Apparently, in Bray’s case, “so many” may simply equal two.  If so, employers better watch out.

autismQ:  One of our employees, a front desk receptionist, maintains an erratic work schedule because she must attend to her autistic son.  In short, her son throws a tantrum at school if his mom does not personally drop him off and pick him up from school.  For instance, he hides under a table, refuses to participate, and becomes very aggressive when his mom doesn’t not drop him off and pick him up.

The difficulty we have is this — our employee not only misses the first hour of work and another hour in the middle of the work day, but she claims she needs the entire day off to attend to her son.  First, is autism a serious health condition under the FMLA? And if so, are there any limitations we can place on the employee’s need for FMLA leave in these situations?

A: These are not uncommon questions posed by employers, who wonder whether they are required to provide intermittent FMLA leave to an employee in this kind of situation.

To be clear, employers generally don’t deny that autism is a serious health condition (since it often is considered a disability under the ADA). However, employers struggle with an employee’s unpredictable attendance in situations where it presents a burden on staffing, like the example above.

Is Autism a Serious Health Condition?

Generally speaking, courts have found that autism is a serious health condition.

As we know, an otherwise eligible employee can take leave to care for a child with a serious health condition.  Under the FMLA regulations, a serious health condition  includes a period of incapacity which is “permanent or long-term due to a condition for which treatment may not be effective.” A “period of incapacity” includes the inability to attend school or perform other regular daily activities due to the serious health condition, including treatment or recovery.  29 C.F.R. § 825.114.

In the example above, there appears to be sufficient facts for a jury to conclude that the employee’s son likely suffers from a serious health condition because he is has a permanent medical condition rendering him unable to participate at school in certain situations.

If Autism is a Serious Health Condition, are there any limitations we can place on the employee’s need for leave?

Put aside the question about whether autism is a serious health condition, as that’s a definition over which the attorneys can argue.  What you’re really worried about is whether your front reception desk gets properly staffed and whether you have to accept your employee’s erratic schedule on days when she tells you she must attend to her son.  In short, there are not many limitations you can place on your employee if they need FMLA leave in these situations to care for her son.  But there are tools available to employers:

1.  Analyze the medical certification.  In many instances, the certification will articulate the kind of care the employee is required to provide to the autistic child.  Does the certification appear to cover the need for transport, drop off and pick up?  If it is unclear, follow the FMLA’s cure process to obtain the information you need.

2.  Rein in the excess time off.  Does the certification require your employee to take the entire workday off (or even a significant portion of the workday) for trips to school with her son at 8am and at 2pm?  If so, why does the certification make such a pronouncement?

Assuming the cert does not contain this information, the employer should consider having a candid conversation with the employee about the need for leave for the entire or even a significant portion of the workday.  Keep in mind that intermittent leave is required only where it is medically necessary.
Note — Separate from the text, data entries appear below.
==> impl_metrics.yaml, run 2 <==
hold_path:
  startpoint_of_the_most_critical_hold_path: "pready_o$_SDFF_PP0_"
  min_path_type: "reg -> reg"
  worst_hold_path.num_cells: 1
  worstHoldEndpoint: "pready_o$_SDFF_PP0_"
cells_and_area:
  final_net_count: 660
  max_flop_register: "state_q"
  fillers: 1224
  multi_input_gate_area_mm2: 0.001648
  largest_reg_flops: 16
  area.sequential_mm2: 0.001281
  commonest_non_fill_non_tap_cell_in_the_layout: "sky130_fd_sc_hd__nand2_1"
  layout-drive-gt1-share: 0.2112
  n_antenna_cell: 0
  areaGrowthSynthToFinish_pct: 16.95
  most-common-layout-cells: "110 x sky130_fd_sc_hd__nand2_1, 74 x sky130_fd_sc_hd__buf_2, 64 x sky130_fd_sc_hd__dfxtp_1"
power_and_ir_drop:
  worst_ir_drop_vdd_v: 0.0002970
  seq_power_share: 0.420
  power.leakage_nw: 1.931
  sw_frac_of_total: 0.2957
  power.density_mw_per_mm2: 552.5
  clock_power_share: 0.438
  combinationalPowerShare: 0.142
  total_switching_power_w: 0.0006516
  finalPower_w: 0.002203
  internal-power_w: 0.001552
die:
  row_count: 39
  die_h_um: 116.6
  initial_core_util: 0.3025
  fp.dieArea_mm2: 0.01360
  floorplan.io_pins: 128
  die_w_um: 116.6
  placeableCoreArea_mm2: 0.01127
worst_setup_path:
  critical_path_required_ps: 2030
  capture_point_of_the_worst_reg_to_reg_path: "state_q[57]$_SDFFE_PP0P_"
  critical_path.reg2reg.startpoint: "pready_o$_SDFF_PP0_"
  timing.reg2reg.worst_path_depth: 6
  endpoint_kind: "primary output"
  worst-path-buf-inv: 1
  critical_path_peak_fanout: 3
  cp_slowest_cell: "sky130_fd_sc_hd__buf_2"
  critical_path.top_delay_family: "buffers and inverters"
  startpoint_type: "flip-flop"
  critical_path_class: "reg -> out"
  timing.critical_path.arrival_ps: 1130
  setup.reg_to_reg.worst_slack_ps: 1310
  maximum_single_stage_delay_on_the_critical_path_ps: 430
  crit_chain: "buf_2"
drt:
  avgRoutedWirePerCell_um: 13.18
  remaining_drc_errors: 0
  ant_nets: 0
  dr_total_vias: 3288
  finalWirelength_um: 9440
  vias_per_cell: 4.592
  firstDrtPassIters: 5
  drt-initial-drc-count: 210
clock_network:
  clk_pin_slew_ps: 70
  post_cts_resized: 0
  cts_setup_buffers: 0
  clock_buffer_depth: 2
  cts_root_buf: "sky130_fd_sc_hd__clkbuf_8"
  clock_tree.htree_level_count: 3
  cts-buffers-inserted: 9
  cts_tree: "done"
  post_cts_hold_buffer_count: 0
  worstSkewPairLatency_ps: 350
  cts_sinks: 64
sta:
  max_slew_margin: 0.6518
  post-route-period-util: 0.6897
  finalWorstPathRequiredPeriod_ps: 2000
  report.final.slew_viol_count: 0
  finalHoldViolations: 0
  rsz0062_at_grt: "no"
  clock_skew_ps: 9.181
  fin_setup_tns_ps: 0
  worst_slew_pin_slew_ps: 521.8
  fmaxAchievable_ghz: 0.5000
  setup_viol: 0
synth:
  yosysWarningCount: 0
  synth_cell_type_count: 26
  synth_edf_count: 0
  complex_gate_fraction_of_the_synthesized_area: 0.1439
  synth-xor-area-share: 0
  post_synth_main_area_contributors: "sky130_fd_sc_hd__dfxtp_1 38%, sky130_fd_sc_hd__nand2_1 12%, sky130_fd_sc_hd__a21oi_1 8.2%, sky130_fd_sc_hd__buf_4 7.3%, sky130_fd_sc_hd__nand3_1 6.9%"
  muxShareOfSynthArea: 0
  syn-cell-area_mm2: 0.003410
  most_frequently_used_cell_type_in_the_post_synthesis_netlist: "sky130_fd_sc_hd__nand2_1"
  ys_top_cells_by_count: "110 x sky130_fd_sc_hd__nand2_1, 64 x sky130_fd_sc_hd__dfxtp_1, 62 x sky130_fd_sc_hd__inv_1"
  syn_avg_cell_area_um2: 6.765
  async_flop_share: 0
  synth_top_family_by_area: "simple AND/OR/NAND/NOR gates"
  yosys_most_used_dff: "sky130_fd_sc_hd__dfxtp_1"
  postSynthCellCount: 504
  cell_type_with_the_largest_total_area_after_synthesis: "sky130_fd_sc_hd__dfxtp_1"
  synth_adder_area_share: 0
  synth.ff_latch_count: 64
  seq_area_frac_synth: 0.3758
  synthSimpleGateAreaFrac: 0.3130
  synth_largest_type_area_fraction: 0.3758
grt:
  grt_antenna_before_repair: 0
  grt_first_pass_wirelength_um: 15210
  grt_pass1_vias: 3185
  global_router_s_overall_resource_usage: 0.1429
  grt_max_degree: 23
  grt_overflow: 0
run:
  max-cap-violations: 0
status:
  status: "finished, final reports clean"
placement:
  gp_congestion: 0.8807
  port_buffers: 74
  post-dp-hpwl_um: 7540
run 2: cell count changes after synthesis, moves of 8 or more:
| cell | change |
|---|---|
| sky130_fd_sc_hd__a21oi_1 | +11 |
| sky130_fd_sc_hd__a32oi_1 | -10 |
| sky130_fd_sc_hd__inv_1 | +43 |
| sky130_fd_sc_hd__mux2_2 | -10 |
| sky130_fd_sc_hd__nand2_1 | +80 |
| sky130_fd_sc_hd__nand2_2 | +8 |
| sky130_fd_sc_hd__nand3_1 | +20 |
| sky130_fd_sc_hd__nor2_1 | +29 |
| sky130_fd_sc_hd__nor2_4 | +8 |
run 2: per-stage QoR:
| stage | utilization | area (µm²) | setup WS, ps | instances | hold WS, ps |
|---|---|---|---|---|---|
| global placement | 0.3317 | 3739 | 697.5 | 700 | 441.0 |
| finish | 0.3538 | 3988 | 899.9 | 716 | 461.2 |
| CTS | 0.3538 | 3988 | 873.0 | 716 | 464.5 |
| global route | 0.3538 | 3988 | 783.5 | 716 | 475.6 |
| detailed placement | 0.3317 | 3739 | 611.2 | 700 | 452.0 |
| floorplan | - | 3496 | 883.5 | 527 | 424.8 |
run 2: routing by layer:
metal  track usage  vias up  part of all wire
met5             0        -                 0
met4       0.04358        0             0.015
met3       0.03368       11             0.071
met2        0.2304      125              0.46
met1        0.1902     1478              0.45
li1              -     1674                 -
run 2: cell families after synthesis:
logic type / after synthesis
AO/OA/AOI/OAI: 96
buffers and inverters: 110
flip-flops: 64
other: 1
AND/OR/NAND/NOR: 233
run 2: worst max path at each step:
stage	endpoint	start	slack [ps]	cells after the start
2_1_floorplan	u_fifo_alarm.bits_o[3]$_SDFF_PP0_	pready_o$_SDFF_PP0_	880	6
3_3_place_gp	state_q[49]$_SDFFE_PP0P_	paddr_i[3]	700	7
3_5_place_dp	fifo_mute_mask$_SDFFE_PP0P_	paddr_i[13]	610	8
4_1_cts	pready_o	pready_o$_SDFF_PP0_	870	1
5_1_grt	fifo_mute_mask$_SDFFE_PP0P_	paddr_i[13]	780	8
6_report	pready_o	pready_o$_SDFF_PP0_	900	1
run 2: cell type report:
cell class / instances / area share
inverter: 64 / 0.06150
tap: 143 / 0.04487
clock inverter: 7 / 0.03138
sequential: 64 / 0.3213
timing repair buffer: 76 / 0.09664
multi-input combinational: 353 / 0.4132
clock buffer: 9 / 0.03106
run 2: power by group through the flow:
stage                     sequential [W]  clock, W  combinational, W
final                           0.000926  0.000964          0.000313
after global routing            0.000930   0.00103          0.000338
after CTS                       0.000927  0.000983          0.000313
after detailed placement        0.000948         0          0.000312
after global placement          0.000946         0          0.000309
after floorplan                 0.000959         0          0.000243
FMLA leave from work from the period of ~9am to 2pm does not appear to be medically necessary, so if you can’t come to an understanding with your employee as to the additional time during the workday, employers should require that the employee cure the certification (to obtain additional information about the need for leave), and clarify the certification, if necessary.

Hat tip: Thanks to Linda Croushore for suggesting that I address this question on my blog!